(ABOUT THIS TASK) Beneath this instruction is a listing; print exactly the lines in it starting at the line that contains "- The number of library" and going through the line that contains "- The total half-perimeter".

•••••

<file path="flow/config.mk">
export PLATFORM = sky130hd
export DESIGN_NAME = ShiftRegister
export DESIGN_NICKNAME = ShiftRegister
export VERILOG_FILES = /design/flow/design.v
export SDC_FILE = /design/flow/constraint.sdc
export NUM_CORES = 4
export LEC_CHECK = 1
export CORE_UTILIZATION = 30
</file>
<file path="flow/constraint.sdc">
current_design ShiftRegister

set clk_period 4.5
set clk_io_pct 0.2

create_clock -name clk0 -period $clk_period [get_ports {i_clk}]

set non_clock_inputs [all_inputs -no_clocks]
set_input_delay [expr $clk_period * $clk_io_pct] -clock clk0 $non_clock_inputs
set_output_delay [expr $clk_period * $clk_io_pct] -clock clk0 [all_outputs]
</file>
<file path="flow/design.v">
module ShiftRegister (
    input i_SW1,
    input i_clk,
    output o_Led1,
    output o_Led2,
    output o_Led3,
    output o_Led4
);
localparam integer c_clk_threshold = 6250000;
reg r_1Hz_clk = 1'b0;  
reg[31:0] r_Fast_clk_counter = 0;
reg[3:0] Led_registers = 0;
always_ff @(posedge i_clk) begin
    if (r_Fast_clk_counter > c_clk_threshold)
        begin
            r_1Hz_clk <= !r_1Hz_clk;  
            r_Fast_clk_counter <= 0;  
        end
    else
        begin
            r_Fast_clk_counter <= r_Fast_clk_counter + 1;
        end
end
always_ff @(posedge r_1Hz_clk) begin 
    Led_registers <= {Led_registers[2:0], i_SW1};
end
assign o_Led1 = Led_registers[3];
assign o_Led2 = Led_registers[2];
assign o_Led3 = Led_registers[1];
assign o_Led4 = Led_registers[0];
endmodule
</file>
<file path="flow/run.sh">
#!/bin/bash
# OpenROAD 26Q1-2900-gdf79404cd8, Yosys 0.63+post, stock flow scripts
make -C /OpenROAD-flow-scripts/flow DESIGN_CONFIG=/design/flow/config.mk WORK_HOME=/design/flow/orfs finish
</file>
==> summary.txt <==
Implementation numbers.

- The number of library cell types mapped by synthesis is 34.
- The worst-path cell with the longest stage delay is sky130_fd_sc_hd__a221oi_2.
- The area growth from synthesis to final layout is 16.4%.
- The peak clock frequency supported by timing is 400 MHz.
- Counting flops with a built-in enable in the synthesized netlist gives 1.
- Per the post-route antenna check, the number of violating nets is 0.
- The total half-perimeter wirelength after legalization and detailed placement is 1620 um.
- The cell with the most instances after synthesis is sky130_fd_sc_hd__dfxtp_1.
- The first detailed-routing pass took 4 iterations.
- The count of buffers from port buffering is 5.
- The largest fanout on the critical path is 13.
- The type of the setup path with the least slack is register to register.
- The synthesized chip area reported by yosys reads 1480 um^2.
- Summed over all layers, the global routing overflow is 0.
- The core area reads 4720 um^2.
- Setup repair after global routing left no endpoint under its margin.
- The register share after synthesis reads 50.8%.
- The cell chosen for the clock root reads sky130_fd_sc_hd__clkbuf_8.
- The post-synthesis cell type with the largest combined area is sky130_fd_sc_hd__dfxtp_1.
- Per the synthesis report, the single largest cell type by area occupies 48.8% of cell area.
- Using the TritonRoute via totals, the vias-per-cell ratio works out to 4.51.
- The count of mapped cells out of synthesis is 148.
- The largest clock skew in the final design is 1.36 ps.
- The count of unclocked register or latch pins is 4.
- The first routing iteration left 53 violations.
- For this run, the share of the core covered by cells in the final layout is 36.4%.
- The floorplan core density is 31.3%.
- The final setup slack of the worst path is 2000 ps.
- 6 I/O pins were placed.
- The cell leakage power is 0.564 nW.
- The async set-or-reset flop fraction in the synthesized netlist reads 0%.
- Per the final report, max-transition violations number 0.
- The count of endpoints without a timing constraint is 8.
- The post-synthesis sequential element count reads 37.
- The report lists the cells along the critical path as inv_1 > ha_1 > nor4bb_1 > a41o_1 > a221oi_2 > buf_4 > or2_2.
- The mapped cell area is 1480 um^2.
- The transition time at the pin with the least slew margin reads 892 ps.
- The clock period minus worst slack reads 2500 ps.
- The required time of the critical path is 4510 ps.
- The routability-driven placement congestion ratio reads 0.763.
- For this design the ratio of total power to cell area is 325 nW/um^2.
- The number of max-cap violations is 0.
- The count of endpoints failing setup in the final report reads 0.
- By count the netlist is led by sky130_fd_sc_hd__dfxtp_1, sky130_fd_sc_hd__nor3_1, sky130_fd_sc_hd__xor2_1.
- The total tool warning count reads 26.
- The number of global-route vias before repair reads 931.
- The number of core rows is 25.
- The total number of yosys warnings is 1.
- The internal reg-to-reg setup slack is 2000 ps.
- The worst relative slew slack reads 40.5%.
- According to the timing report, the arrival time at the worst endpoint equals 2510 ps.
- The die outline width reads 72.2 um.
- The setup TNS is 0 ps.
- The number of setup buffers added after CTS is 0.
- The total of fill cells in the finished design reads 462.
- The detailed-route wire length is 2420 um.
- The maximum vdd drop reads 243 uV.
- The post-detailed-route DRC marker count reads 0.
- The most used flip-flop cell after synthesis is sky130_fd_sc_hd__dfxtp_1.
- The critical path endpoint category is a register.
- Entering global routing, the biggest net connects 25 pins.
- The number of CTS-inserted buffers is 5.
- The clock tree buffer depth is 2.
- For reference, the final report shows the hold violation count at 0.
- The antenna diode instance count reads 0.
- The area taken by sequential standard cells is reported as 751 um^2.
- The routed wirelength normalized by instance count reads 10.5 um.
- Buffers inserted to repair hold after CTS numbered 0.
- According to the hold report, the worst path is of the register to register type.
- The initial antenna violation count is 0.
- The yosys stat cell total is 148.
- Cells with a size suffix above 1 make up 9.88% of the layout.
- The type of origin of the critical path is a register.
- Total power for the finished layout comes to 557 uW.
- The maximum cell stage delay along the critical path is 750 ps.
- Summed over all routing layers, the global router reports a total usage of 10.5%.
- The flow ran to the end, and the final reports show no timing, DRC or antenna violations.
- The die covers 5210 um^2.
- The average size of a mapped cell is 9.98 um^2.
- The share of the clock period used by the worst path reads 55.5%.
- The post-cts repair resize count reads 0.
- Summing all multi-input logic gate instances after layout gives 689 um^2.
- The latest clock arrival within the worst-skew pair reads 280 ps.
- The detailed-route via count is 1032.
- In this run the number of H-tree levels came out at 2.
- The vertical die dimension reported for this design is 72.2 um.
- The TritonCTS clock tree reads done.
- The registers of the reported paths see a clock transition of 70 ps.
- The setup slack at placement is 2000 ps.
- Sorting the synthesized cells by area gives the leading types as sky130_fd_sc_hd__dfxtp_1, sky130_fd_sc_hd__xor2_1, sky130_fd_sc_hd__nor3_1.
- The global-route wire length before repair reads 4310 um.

•••••

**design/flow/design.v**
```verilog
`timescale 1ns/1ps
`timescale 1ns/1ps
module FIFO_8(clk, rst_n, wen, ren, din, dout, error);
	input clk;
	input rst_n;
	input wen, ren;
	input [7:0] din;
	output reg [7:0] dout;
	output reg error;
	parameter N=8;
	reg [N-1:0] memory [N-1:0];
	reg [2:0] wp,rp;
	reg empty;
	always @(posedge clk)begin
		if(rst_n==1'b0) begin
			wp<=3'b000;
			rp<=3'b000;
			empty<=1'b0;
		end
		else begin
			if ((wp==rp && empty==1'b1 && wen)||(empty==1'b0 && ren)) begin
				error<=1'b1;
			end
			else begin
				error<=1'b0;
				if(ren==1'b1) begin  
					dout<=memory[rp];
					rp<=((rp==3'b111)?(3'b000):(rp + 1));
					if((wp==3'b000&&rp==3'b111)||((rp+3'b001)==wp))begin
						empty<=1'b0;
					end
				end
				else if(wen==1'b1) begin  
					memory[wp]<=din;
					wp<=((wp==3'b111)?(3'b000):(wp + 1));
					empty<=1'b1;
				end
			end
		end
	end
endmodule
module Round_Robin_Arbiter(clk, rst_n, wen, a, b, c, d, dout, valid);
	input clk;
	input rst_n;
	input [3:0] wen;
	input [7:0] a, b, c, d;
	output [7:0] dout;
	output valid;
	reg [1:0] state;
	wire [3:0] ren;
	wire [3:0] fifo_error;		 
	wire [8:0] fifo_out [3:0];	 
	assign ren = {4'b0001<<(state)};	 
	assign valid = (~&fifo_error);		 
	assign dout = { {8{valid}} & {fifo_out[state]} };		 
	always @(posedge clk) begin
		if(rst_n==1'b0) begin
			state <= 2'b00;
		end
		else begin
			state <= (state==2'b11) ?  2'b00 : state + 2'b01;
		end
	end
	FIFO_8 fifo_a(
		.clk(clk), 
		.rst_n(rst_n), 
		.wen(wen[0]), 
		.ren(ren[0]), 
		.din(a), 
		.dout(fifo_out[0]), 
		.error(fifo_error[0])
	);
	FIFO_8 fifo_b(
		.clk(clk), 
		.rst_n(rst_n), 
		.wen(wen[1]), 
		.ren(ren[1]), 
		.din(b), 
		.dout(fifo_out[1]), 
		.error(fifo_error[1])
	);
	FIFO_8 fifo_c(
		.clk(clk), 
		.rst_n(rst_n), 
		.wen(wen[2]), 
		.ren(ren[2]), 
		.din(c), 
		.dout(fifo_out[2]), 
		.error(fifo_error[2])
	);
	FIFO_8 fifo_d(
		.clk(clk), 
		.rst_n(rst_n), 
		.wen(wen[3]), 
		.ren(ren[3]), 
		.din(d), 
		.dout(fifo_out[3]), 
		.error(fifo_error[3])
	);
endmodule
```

•••••

(COMPLETED TASK)
- The number of library cell types mapped by synthesis is 34.
- The worst-path cell with the longest stage delay is sky130_fd_sc_hd__a221oi_2.
- The area growth from synthesis to final layout is 16.4%.
- The peak clock frequency supported by timing is 400 MHz.
- Counting flops with a built-in enable in the synthesized netlist gives 1.
- Per the post-route antenna check, the number of violating nets is 0.
- The total half-perimeter wirelength after legalization and detailed placement is 1620 um.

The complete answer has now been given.